__THE PROBLEM__:
Repeat exactly the lines below that lie between the line with "load_wait = RAM_WAIT_C;" and the line with "mapper register latency", counting both of those lines as part of the answer.

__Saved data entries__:
....

[src/rtl/bus_cycle_ctrl.sv]
// Bus cycle controller: tracks one CPU bus cycle from address strobe to
// acknowledge. It enables the memory mapper, waits out the mapper register
// latency, classifies the chip selects, then inserts fixed wait states or
// waits for device ready before issuing dtack. Unmapped, ambiguous or
// unanswered cycles end in berr instead.
module bus_cycle_ctrl #(
    parameter int unsigned RAM_WAIT = 2,   // wait clocks for csram1/csram2 (0..15)
    parameter int unsigned ROM_WAIT = 4,   // wait clocks for csrom (0..15)
    parameter int unsigned REG_WAIT = 1,   // wait clocks for csctrl/cspgtbl (0..15)
    parameter int unsigned TIMEOUT  = 64   // ready / chip-select timeout (2..255)
) (
    input  logic clk,
    input  logic reset,
    input  logic cycle_req,
    input  logic csunmap,
    input  logic csram1,
    input  logic csram2,
    input  logic csrom,
    input  logic csio,
    input  logic csgfx,
    input  logic csctrl,
    input  logic cspgtbl,
    input  logic dev_ready,
    output logic map_enable,
    output logic dtack,
    output logic berr,
    output logic busy
);

    typedef enum logic [2:0] {
        S_IDLE   = 3'd0,
        S_DECODE = 3'd1,
        S_WAIT   = 3'd2,
        S_ACK    = 3'd3,
        S_ERR    = 3'd4,
        S_DRAIN  = 3'd5
    } state_t;

    localparam logic [3:0] RAM_WAIT_C = 4'(RAM_WAIT);
    localparam logic [3:0] ROM_WAIT_C = 4'(ROM_WAIT);
    localparam logic [3:0] REG_WAIT_C = 4'(REG_WAIT);
    localparam logic [7:0] TIMEOUT_C  = 8'(TIMEOUT);

    state_t     state_q, state_d;
    logic [3:0] wait_cnt_q, wait_cnt_d;     // remaining wait states in count mode
    logic [7:0] tmo_q, tmo_d;               // saturating timeout counter
    logic       ready_mode_q, ready_mode_d; // WAIT ends on dev_ready, not on count
    logic       sampling_q, sampling_d;     // DECODE past its mapper-latency clock
    logic       map_enable_q, map_enable_d;
    logic       dtack_q, dtack_d;
    logic       berr_q, berr_d;
    logic       busy_q, busy_d;

    logic [7:0] cs_vec;
    logic       cs_any;
    logic       cs_multi;
    logic [7:0] tmo_inc;
    logic       tmo_hit;
    logic [3:0] load_wait;

    // Chip-select classification and timeout arithmetic shared by DECODE and WAIT
    always_comb begin
        cs_vec   = {csunmap, csram1, csram2, csrom, csio, csgfx, csctrl, cspgtbl};
        cs_any   = |cs_vec;
        // Clearing the lowest set bit leaves something only if two or more were set
        cs_multi = |(cs_vec & (cs_vec - 8'd1));
        tmo_inc  = (tmo_q == 8'hFF) ? tmo_q : tmo_q + 8'd1;
        tmo_hit  = (tmo_inc >= TIMEOUT_C);
        if (csrom) begin
            load_wait = ROM_WAIT_C;
        end else if (csctrl || cspgtbl) begin
            load_wait = REG_WAIT_C;
        end else begin
            load_wait = RAM_WAIT_C;
        end
    end

    // Next-state logic; outputs are decoded from the next state so they are registered
    always_comb begin
        state_d      = state_q;
        wait_cnt_d   = wait_cnt_q;
        tmo_d        = tmo_q;
        ready_mode_d = ready_mode_q;
        sampling_d   = sampling_q;

        case (state_q)
            S_IDLE: begin
                if (cycle_req) begin
                    state_d      = S_DECODE;
                    tmo_d        = 8'd0;
                    wait_cnt_d   = 4'd0;
                    ready_mode_d = 1'b0;
                    sampling_d   = 1'b0;
                end
            end
            S_DECODE: begin
                if (!cycle_req) begin
                    state_d = S_DRAIN;
                end else if (!sampling_q) begin
                    // First DECODE clock only covers the mapper register latency
                    sampling_d = 1'b1;
                end else if (!cs_any) begin
                    tmo_d = tmo_inc;
                    if (tmo_hit) begin
                        state_d = S_ERR;
                    end
                end else if (cs_multi || csunmap) begin
                    state_d = S_ERR;
                end else if (csio || csgfx) begin
                    state_d      = S_WAIT;
                    ready_mode_d = 1'b1;
                    tmo_d        = 8'd0;
                end else if (load_wait == 4'd0) begin
                    state_d = S_ACK;
                end else begin
                    state_d      = S_WAIT;
                    ready_mode_d = 1'b0;
                    wait_cnt_d   = load_wait;
                end
            end
            S_WAIT: begin
                if (!cycle_req) begin
                    state_d = S_DRAIN;
                end else if (ready_mode_q) begin
                    if (dev_ready) begin
                        state_d = S_ACK;
                    end else begin
                        tmo_d = tmo_inc;
                        if (tmo_hit) begin
                            state_d = S_ERR;
                        end
                    end
                end else if (wait_cnt_q == 4'd0) begin
                    state_d = S_ACK;
                end else begin
                    wait_cnt_d = wait_cnt_q - 4'd1;
                end
            end
            S_ACK, S_ERR: begin
                if (!cycle_req) begin
                    state_d = S_DRAIN;
                end
            end
            S_DRAIN: begin
                // Always pass through IDLE so a held cycle_req starts cleanly
                state_d      = S_IDLE;
                wait_cnt_d   = 4'd0;
                tmo_d        = 8'd0;
                ready_mode_d = 1'b0;
                sampling_d   = 1'b0;
            end
            default: begin
                state_d = S_IDLE;
            end
        endcase

        map_enable_d = (state_d == S_DECODE) || (state_d == S_WAIT) ||
                       (state_d == S_ACK)    || (state_d == S_ERR);
        dtack_d      = (state_d == S_ACK);
        berr_d       = (state_d == S_ERR);
        busy_d       = (state_d != S_IDLE);
    end

    // State, counters and output registers; reset acts without a clock edge
    always_ff @(posedge clk or posedge reset) begin
        if (reset) begin
            state_q      <= S_IDLE;
            wait_cnt_q   <= 4'd0;
            tmo_q        <= 8'd0;
            ready_mode_q <= 1'b0;
            sampling_q   <= 1'b0;
            map_enable_q <= 1'b0;
            dtack_q      <= 1'b0;
            berr_q       <= 1'b0;
            busy_q       <= 1'b0;
        end else begin
            state_q      <= state_d;
            wait_cnt_q   <= wait_cnt_d;
            tmo_q        <= tmo_d;
            ready_mode_q <= ready_mode_d;
            sampling_q   <= sampling_d;
            map_enable_q <= map_enable_d;
            dtack_q      <= dtack_d;
            berr_q       <= berr_d;
            busy_q       <= busy_d;
        end
    end

    assign map_enable = map_enable_q;
    assign dtack      = dtack_q;
    assign berr       = berr_q;
    assign busy       = busy_q;

endmodule

[config.mk]
export PLATFORM = sky130hd
export DESIGN_NAME = bus_cycle_ctrl
export DESIGN_NICKNAME = d
export VERILOG_FILES = /design/src/rtl/bus_cycle_ctrl.sv
export SDC_FILE = /design/constraint.sdc
export NUM_CORES = 1
export LEC_CHECK = 0
export CORE_ASPECT_RATIO = 0.7
export CORE_MARGIN = 2
export CORE_UTILIZATION = 41
export CTS_CLUSTER_DIAMETER = 30
export DETAILED_ROUTE_END_ITERATION = 16
export HOLD_SLACK_MARGIN = 0.03
export PLACE_DENSITY = 0.69
export REMOVE_ABC_BUFFERS = 1
export SLEW_MARGIN = 10
export SYNTH_ARGS = -nofsm -noshare
export SYNTH_HDL_FRONTEND = slang
export SYNTH_SLANG_ARGS = --single-unit
[constraint.sdc]
create_clock -name clk -period 2.9 [get_ports clk]
set_input_delay 0.29 -clock clk [delete_from_list [all_inputs] [get_ports clk]]
set_output_delay 0.29 -clock clk [all_outputs]
set_load 0.05 [all_outputs]
==> results.txt, run 1 <==
- Outcome: completed
- Number of global-route vias before repair: 1347
- Vias: 1451
- Max cap viols: 0
- Total area of multi-input combinational cells: 953.4 µm²
- Warnings from Yosys: 0
* Simple logic cell fraction of the synthesized area: 0.2973
- In this run the number of H-tree levels came out at 1.
- Number of synthesized flops with an enable pin: 0
* Die footprint: 4326 µm²
* CTS clk-pin slew, worst paths: 0.07 ns
- Final cell count without fillers: 236
- TritonCTS built the clock tree.
* CP endpoint kind: flop
- sky130_fd_sc_hd__dfrtp_1 takes more of the synthesized area than any other cell.
- Number of antenna violations at the first check in global routing: 0
* HPWL Detailed: 2851 µm
* Type of the most critical hold path: in -> async
- Highest net fanout along the worst path: 5
- Power per Cell Area: 701.0 nW/µm²
- Each instance of the synthesized netlist takes up on average 8.974 µm².
* Pin count of the biggest net entering global routing: 22
- Initial DRC Count: 126
- Num CTS Buffers: 3
- Number of gates resized after cts: 0
- After clock tree synthesis, the flow added hold-fix buffers numbering 0.
* Post-synthesis adder-cell area fraction: 0.02404
- Slack of the worst reg-to-reg path: 0.52 ns
- Number of different library cells in the post-synthesis netlist: 57
- Number of setup buffers added after CTS: 0
- Post-synthesis instance total: 174
- Port buffering added 15 buffers.
- Setup violations remaining at the end of the flow were counted as 0.
- Area growth from synthesis to layout: 12.90%
- Compound-cell area share of the yosys netlist: 0.2628
* Post-synthesis register bit count: 21
- Among all flip-flop cells after synthesis, the most frequent one is sky130_fd_sc_hd__dfrtp_1.
- Final design instance area without fill: 1763 µm²
* Xor/xnor share of the synthesized area: 0
- Maximum frequency from static timing analysis: 421.0 MHz
- Summing all flip-flop and latch instances after layout gives 525.5 µm².
* Reg-to-Reg End: busy
- Total power: 1.236 mW
- Dividing the detail-routed via count by the number of cells gives 6.148.
- After synthesis the cells add up to 1561 µm².
* Worst skew pair latency: 0.26 ns
* First-pass GRT wire length: 6251 µm
- Reg-to-reg critical path startpoint: tmo_q[0]
- The final layout contains 202 nets.
* Required time reported for the critical path endpoint: 3.03 ns
- Clock tree synthesis found a total of 21 sinks.
* Clock skew: 0.001477 ns
- In this run the static leakage power is 0.6933 nW.
* IR Drop Worst-Case VDD: 0.3169 mV
- By area the synthesized netlist is led by sky130_fd_sc_hd__dfrtp_1 (34%), sky130_fd_sc_hd__nand2_1 (3.6%), sky130_fd_sc_hd__o21ai_0 (3.5%).
- Vert. Die Dim: 55.64 µm
- Area share of the largest cell type after synthesis: 0.3365
* Antenna diode instance count: 0
- Cell Area, Placed: 1718 µm²
* Buffer levels on the longest clock path: 2
- Dividing the detail-routed wire length by the instance count gives 15.58 µm.
- The routed design could run at a clock period as short as 2.375 ns.
* Final worst path period share: 0.8190
* Share of synthesized area spent on multiplexers: 0.02644
- Measured in cells, the most critical reg-to-reg path has a length of 6.
- Arrival @ worst endpoint: 2.51 ns
* Post-route setup TNS: 0 ns
- The initialized floorplan defines 18 standard-cell rows.
- Share of synthesized registers carrying an async set or reset: 1.000
* Launch point of the critical path: tmo_q[0]
* Most used cells in the layout excluding fill and tap cells: sky130_fd_sc_hd__dfrtp_1 (21), sky130_fd_sc_hd__nand2_1 (15), sky130_fd_sc_hd__clkdlybuf4s50_1 (15)
- After filler insertion, the fill cell instance count of the layout stands at 331.
* Final-report max-slew violation count: 0
* Most frequent standard cell in the layout excluding fill and tap cells: sky130_fd_sc_hd__dfrtp_1
* Wire length after detailed routing: 3677 µm
* Horizontal extent of the die: 77.76 µm
* Overall fraction of global-route tracks in use: 0.1781
- The floorplan step defined a core boundary enclosing 3581 µm².
- RSZ-0062 raised after global routing: false
- In this run the tightest slew margin relative to its limit is 0.4302.
- Transition time at the pin with the least slew margin: 0.8507 ns
- The congestion estimate from routability-driven global placement came to 0.8966.
* Max stage delay on crit path: 0.51 ns
- In the final layout, the share of cells above drive strength 1 is 0.07527.
* WS Path Type: reg -> reg
- During I/O placement, the number of pins put on the boundary was 16.
- Starting density of the core: 0.4361
- The critical path goes through ha_1 > and3_4 > a311oi_4 > o21bai_2 > a221o_1 > or4b_1.
- In the routed design, unresolved DRC markers number 0.
- Clock root buffer: sky130_fd_sc_hd__clkbuf_8
- Worst setup path end: busy
- Register area share after synthesis: 0.3365
* Count of endpoints failing hold in the final timing report: 0
- Before antenna repair, the detailed router went through 4 iterations.
- By area, the combinational part of the netlist is dominated by simple AND/OR/NAND/NOR gates.
- Count of antenna-violating nets left after detailed routing: 0
* Placed instance count: 232
* Cell with the biggest individual delay on the critical path: sky130_fd_sc_hd__or4b_1
- The total overflow left after global routing is 0.
- STA classifies the critical path startpoint as a flop.
-- registers in the layout (all words and copies together) (netlist names) --
| register | cells |
|---|---|
| ready_mode_q | 1 |
| dtack | 1 |
| berr | 1 |
| tmo_q | 8 |
| wait_cnt_q | 4 |
| busy | 1 |
| state_q | 3 |
| sampling_q | 1 |
| map_enable | 1 |
-- per-stage QoR --
step / hold slack (ns) / worst slack [ns] / utilization
6_report: 0.4720 / 0.5248 / 0.4923
5_1_grt: 0.5394 / 0.3779 / 0.4923
4_1_cts: 0.5019 / 0.5356 / 0.4923
3_5_place_dp: 0.4858 / 0.4475 / 0.4797
3_3_place_gp: 0.4749 / 0.4898 / 0.4797
2_1_floorplan: 0.2665 / 0.7001 / -
-- metal layers --
layer  vias to the layer above  track usage  wire (µm)  share of wire
li1                        702            -          -              -
met1                       689       0.2548       1766           0.48
met2                        56       0.2734       1646           0.45
met3                         4      0.04221        239          0.065
met4                         0      0.03827         23         0.0063
met5                         -            0          0              0
-- cells in the mapped netlist, types with 4 or more instances --
cell	instances
sky130_fd_sc_hd__a21oi_1	8
sky130_fd_sc_hd__inv_1	7
sky130_fd_sc_hd__dfrtp_1	21
sky130_fd_sc_hd__nand3_1	6
sky130_fd_sc_hd__o21ai_0	11
sky130_fd_sc_hd__nand2b_1	4
sky130_fd_sc_hd__nor2_1	10
sky130_fd_sc_hd__nand2_1	15
sky130_fd_sc_hd__nor3_1	8
-- kinds of logic after synthesis --
| logic type | Yosys count |
|---|---|
| multiplexers | 4 |
| buffers and inverters | 14 |
| AND/OR/NAND/NOR | 76 |
| adder cells (fa/ha/maj) | 3 |
| flip-flops | 21 |
| AO/OA/AOI/OAI | 56 |
-- final cells by class --
cell class                      instances  share of cell area
Multi-Input combinational cell        139              0.5408
Sequential cell                        21              0.2981
Timing Repair Buffer                   15             0.08517
Tap cell                               50             0.03549
Clock buffer                            4             0.02555
Inverter                                7             0.01490
-- critical path: cells and delay by family, from the launching register on --
kind,cells,cell delay (ns)
AO/OA/AOI/OAI,3,0.80
adder cells (fa/ha/maj),1,0.28
flip-flops,1,0.41
AND/OR/NAND/NOR,2,0.75
-- power breakdown --
| part | internal, mW | switching [mW] |
|---|---|---|
| clock network | 0.0978 | 0.0933 |
| logic | 0.240 | 0.370 |
| registers | 0.353 | 0.0818 |
-- worst min-delay path by stage --
stage                   from       endpoint  slack (ns)  cells after the start
5_1_grt             tmo_q[0]       tmo_q[0]        0.54                      1
3_5_place_dp        tmo_q[0]       tmo_q[0]        0.49                      1
4_1_cts             tmo_q[0]       tmo_q[0]        0.50                      1
2_1_floorplan          reset           berr        0.27                      1
6_report               reset     map_enable        0.47                      2
3_3_place_gp   wait_cnt_q[1]  wait_cnt_q[1]        0.47                      1
Note: power is estimated with default switching activity, not from simulation.
==> run 2: changes to the inputs <==
==> constraint.sdc (replaced) <==
create_clock -name clk -period 2.4 [get_ports clk]
set_input_delay 0.24 -clock clk [delete_from_list [all_inputs] [get_ports clk]]
set_output_delay 0.24 -clock clk [all_outputs]
set_load 0.05 [all_outputs]
==> results.txt, run 2 (synthesis results as in run 1) <==
- Clock latency on the worst-skew pair, taken at its later pin, is 0.26 ns.
- Max stage delay on crit path: 0.53 ns
- Pin count of the biggest net entering global routing: 22
- CTS sink cnt: 21
* Vias: 1475
- The worst path needs 2.274 ns of the cycle, external delays included.
- Setup Viol. Count Final: 0
- The final hold violation count came to 0.
* Maximum frequency from static timing analysis: 439.8 MHz
- H-tree level count: 1
- Port buffering added 15 buffers.
* Average detailed-routed wire length per instance: 15.30 µm
- Counting the buffers created by CTS gives 3.
- Max_slew headroom: 0.4654
- Final-report max-slew violation count: 0
* Switching share of power: 0.4379
- Fraction of layout cells with a size suffix above 1: 0.1140
- WS Path Type: reg -> reg
* Leading registers by flop count: tmo_q: 8 flops, wait_cnt_q: 4 flops, state_q: 3 flops
- Clock share of power: 0.152
- HPWL Detailed: 2907 µm
- Count of antenna-violating nets left after detailed routing: 0
- Horizontal extent of the die: 77.76 µm
- Initial DRT Pass Iterations: 4
* Internal portion of total power: 0.8497 mW
- In this run the power density over the cells is 831.5 nW/µm².
* Highest net fanout along the worst path: 5
- IR Drop Worst-Case VDD: 0.3502 mV
* CP Buf/Inv Count: 0
* Overall fraction of global-route tracks in use: 0.1867
* Cell with the biggest individual delay on the critical path: sky130_fd_sc_hd__or4b_1
- Number of global-route vias before repair: 1399
- Antenna diode instance count: 0
* NetSw: 0.6620 mW
- Most frequent standard cell in the layout excluding fill and tap cells: sky130_fd_sc_hd__dfrtp_1
- For the final routed database, the setup TNS stands at 0 ns.
- Logic pwr share: 0.500
- The worst setup path is captured at a flop.
- Transition time at the pin with the least slew margin: 0.8010 ns
* Clock skew: 0.003080 ns
- Die footprint: 4326 µm²
- Max cap viols: 0
- After clock tree synthesis, the clock-pin slew on the worst setup and hold paths is 0.07 ns.
* Total power: 1.512 mW
* Portion of total power attributed to sequential cells: 0.348
- The top cell types in the final layout, fill and taps aside, are sky130_fd_sc_hd__dfrtp_1 (21), sky130_fd_sc_hd__nand2_1 (15), sky130_fd_sc_hd__clkdlybuf4s50_1 (15).
* Row count: 18
- Initial DRC Count: 103
* Number of antenna violations at the first check in global routing: 0
- Area of the placeable core: 3581 µm²
* Final worst path period share: 0.9473
- STA classifies the critical path startpoint as a flop.
* Buffer levels on the longest clock path: 2
* Critical Path, Cell by Cell: ha_2 > and3_4 > a311oi_4 > o21bai_2 > a221o_1 > or4b_1
* Max reg flops: 8
- I/O Pins: 16
- From synthesis to final layout, the design area changed by 16.43%.
- The layout has 329 filler cells.
- Hold-fix buffers, CTS: 0
* Vert. Die Dim: 55.64 µm
* Routed vias/inst: 6.070
- STA puts the critical path data arrival time at 2.40 ns.
* Path depth of the worst reg2reg path: 6
- The analysis attributes to cell leakage a power of 0.7239 nW.
* RSZ-0062 raised after global routing: false
- Required time reported for the critical path endpoint: 2.53 ns
- Starting density of the core: 0.4361
- TritonCTS built the clock tree.
- Clock root buffer: sky130_fd_sc_hd__clkbuf_8
- Type of the most critical hold path: in -> async
* NumNets Final: 209
* DRC violations left: 0
* Post-Route Utilization: 0.5077
* Outcome: completed
* Register ranked first by flip-flop count: tmo_q
* First-pass GRT wire length: 6555 µm
- Final hold analysis gives a worst-case slack of 0.4350 ns.
- The congestion estimate from routability-driven global placement came to 0.7950.
- Global route overflow: 0
* Critical path's top delay family: compound AO/OA/AOI/OAI gates
* Wire length after detailed routing: 3719 µm
* Number of gates on the worst path with buffers counted: 6
-- run 2: cell count changes in the layout (fill, tap and decap cells not counted) --
cell	previous run	this run
sky130_fd_sc_hd__buf_4	0	7
sky130_fd_sc_hd__ha_1	3	2
sky130_fd_sc_hd__ha_2	0	1
-- run 2: worst reg2reg max path, cell delays in order (launching register included) --
cell	delay, ns
sky130_fd_sc_hd__dfrtp_1	0.41
sky130_fd_sc_hd__ha_2	0.23
sky130_fd_sc_hd__and3_4	0.21
sky130_fd_sc_hd__a311oi_4	0.33
sky130_fd_sc_hd__o21bai_2	0.11
sky130_fd_sc_hd__a221o_1	0.32
sky130_fd_sc_hd__or4b_1	0.53
-- run 2: worst paths after layout --
check | slack [ns] | to | startpoint
max | 0.13 | busy | tmo_q[0]
min | 0.44 | sampling_q | reset
max reg2reg | 0.13 | busy | tmo_q[0]
min reg2reg | 0.51 | tmo_q[0] | tmo_q[0]
max in group asynchronous | 1.47 | tmo_q[6] | reset
min in group clk | 0.51 | tmo_q[0] | tmo_q[0]
-- run 2: per-stage QoR --
step / area, µm² / std cells / setup slack, ns
finish: 1818 / 243 / 0.1265
global route: 1818 / 243 / 0.03422
CTS: 1815 / 243 / 0.05595
detailed placement: 1770 / 239 / 0.03159
global placement: 1770 / 239 / 0.1227
floorplan: 1505 / 167 / 0.2001
-- run 2: per-layer routing --
layer / up-vias / share of wire / GRT usage
li1: 714 / - / -
met1: 718 / 0.47 / 0.2753
met2: 41 / 0.45 / 0.2796
met3: 2 / 0.073 / 0.04708
met4: 0 / 0.0022 / 0.03061
met5: - / 0 / 0
-- run 2: cell type report --
type	instances	area, µm²	share of cell area
multi-input combinational	139	955.9	0.5258
clock buffer	4	45.04	0.02478
timing repair buffer	22	202.7	0.1115
tap	50	62.56	0.03441
inverter	7	26.28	0.01445
sequential	21	525.5	0.2891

....

__TASK OUTPUT__:
            load_wait = RAM_WAIT_C;
        end
    end

    // Next-state logic; outputs are decoded from the next state so they are registered
    always_comb begin
        state_d      = state_q;
        wait_cnt_d   = wait_cnt_q;
        tmo_d        = tmo_q;
        ready_mode_d = ready_mode_q;
        sampling_d   = sampling_q;

        case (state_q)
            S_IDLE: begin
                if (cycle_req) begin
                    state_d      = S_DECODE;
                    tmo_d        = 8'd0;
                    wait_cnt_d   = 4'd0;
                    ready_mode_d = 1'b0;
                    sampling_d   = 1'b0;
                end
            end
            S_DECODE: begin
                if (!cycle_req) begin
                    state_d = S_DRAIN;
                end else if (!sampling_q) begin
                    // First DECODE clock only covers the mapper register latency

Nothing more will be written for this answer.